─── Provided data ───

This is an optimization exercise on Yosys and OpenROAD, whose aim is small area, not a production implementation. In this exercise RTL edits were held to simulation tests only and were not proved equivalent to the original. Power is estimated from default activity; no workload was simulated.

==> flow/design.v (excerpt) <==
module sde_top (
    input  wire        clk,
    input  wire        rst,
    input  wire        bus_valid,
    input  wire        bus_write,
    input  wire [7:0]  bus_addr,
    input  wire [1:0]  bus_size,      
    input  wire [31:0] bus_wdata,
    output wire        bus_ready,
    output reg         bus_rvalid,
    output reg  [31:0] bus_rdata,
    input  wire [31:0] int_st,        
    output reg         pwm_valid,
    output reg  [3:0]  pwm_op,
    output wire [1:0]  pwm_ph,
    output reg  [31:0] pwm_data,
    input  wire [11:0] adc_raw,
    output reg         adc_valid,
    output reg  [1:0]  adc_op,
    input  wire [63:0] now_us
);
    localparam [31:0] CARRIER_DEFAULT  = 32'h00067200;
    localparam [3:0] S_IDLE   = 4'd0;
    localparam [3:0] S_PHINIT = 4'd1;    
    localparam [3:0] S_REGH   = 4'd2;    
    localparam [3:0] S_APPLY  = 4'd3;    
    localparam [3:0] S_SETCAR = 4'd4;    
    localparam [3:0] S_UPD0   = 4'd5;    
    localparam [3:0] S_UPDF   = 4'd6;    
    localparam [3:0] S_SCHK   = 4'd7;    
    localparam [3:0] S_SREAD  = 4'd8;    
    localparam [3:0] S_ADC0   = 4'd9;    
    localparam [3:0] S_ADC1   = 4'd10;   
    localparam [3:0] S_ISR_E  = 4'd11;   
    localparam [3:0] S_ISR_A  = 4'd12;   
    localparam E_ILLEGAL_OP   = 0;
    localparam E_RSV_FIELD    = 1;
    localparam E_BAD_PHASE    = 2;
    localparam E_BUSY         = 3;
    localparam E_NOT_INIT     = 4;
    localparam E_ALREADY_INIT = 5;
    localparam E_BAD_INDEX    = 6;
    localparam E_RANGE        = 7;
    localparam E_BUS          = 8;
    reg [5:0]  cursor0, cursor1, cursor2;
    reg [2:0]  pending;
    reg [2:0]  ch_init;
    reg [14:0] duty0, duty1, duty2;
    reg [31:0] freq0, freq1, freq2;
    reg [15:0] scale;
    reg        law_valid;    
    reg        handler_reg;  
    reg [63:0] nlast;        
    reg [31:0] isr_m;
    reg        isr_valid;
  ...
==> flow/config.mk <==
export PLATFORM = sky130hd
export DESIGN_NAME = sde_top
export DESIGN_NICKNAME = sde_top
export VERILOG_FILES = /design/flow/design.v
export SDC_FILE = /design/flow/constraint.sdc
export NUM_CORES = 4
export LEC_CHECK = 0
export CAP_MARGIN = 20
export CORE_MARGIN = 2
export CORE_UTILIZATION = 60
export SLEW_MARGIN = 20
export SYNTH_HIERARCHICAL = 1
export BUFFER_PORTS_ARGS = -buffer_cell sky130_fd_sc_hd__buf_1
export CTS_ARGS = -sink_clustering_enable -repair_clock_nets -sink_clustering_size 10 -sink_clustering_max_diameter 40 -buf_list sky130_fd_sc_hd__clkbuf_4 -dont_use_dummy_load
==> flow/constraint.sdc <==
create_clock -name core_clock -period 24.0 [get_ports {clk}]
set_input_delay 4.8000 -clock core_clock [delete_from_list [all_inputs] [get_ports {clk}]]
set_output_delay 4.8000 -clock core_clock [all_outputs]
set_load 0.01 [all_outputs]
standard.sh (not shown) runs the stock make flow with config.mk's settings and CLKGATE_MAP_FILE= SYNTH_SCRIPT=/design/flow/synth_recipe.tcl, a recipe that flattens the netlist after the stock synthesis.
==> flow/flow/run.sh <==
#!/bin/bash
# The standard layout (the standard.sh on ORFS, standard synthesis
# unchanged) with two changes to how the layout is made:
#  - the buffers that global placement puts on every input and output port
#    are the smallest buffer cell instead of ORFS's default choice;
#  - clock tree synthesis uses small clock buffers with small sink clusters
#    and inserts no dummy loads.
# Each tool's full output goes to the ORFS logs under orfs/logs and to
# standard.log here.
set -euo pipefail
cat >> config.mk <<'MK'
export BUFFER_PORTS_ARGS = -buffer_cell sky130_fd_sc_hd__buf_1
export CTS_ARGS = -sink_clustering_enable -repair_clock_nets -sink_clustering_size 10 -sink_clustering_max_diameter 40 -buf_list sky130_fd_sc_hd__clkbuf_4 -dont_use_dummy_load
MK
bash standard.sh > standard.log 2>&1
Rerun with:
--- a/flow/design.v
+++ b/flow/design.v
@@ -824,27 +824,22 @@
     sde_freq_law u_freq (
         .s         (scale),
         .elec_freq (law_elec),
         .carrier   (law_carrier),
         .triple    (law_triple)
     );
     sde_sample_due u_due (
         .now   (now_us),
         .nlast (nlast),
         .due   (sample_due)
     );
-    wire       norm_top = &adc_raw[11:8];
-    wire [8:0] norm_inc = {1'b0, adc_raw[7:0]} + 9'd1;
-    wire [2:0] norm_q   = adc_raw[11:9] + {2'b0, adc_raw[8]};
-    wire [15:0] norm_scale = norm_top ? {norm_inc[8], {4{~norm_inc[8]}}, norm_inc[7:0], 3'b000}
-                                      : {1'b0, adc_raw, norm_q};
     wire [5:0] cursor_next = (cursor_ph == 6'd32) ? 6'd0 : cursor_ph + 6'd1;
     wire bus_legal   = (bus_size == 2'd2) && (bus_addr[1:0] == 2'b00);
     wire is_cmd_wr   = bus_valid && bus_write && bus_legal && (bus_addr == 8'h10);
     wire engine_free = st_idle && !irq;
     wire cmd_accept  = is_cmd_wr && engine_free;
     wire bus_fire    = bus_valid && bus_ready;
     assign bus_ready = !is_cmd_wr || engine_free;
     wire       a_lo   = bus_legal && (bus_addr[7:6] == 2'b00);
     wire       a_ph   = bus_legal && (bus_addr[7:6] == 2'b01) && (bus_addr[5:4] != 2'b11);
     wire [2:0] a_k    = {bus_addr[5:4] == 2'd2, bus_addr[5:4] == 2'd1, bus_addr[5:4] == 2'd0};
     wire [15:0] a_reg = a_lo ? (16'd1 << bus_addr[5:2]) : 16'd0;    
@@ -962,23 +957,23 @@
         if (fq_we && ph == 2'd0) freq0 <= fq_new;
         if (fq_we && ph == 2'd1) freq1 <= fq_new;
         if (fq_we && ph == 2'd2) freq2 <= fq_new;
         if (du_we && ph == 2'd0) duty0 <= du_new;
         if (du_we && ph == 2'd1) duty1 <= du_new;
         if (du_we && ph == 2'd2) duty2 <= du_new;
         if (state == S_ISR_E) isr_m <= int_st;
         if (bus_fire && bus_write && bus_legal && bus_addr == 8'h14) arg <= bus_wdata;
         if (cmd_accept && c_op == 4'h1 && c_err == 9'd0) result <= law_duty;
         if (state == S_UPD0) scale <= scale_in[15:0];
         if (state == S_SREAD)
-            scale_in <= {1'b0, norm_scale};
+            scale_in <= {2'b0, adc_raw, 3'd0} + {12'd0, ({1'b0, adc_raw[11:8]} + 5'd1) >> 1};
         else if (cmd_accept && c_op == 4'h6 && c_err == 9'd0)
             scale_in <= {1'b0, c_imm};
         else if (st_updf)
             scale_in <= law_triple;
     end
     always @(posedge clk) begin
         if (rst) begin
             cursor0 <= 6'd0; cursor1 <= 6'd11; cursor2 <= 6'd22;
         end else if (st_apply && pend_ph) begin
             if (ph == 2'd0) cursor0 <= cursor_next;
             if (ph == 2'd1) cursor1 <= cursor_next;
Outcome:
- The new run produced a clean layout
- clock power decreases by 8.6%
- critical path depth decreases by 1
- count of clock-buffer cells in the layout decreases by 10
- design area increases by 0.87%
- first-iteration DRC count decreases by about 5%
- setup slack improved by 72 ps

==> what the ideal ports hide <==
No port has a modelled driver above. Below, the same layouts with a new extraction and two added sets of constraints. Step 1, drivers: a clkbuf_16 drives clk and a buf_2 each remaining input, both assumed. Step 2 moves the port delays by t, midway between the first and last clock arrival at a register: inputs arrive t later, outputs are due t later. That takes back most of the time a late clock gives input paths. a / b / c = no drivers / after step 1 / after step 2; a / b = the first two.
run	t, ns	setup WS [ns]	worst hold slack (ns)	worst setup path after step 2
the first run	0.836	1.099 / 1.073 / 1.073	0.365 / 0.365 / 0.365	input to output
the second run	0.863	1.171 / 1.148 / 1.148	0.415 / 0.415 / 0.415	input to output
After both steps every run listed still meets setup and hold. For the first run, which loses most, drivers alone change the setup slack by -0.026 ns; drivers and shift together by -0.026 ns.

───

__Requirement__. Print from the line containing "path after step 2" to the last line above, exactly as written.

__Written response__.
run	t, ns	setup WS [ns]	worst hold slack (ns)	worst setup path after step 2
the first run	0.836	1.099 / 1.073 / 1.073	0.365 / 0.365 / 0.365	input to output
the second run	0.863	1.171 / 1.148 / 1.148	0.415 / 0.415 / 0.415	input to output
After both steps every run listed still meets setup and hold. For the first run, which loses most, drivers alone change the setup slack by -0.026 ns; drivers and shift together by -0.026 ns.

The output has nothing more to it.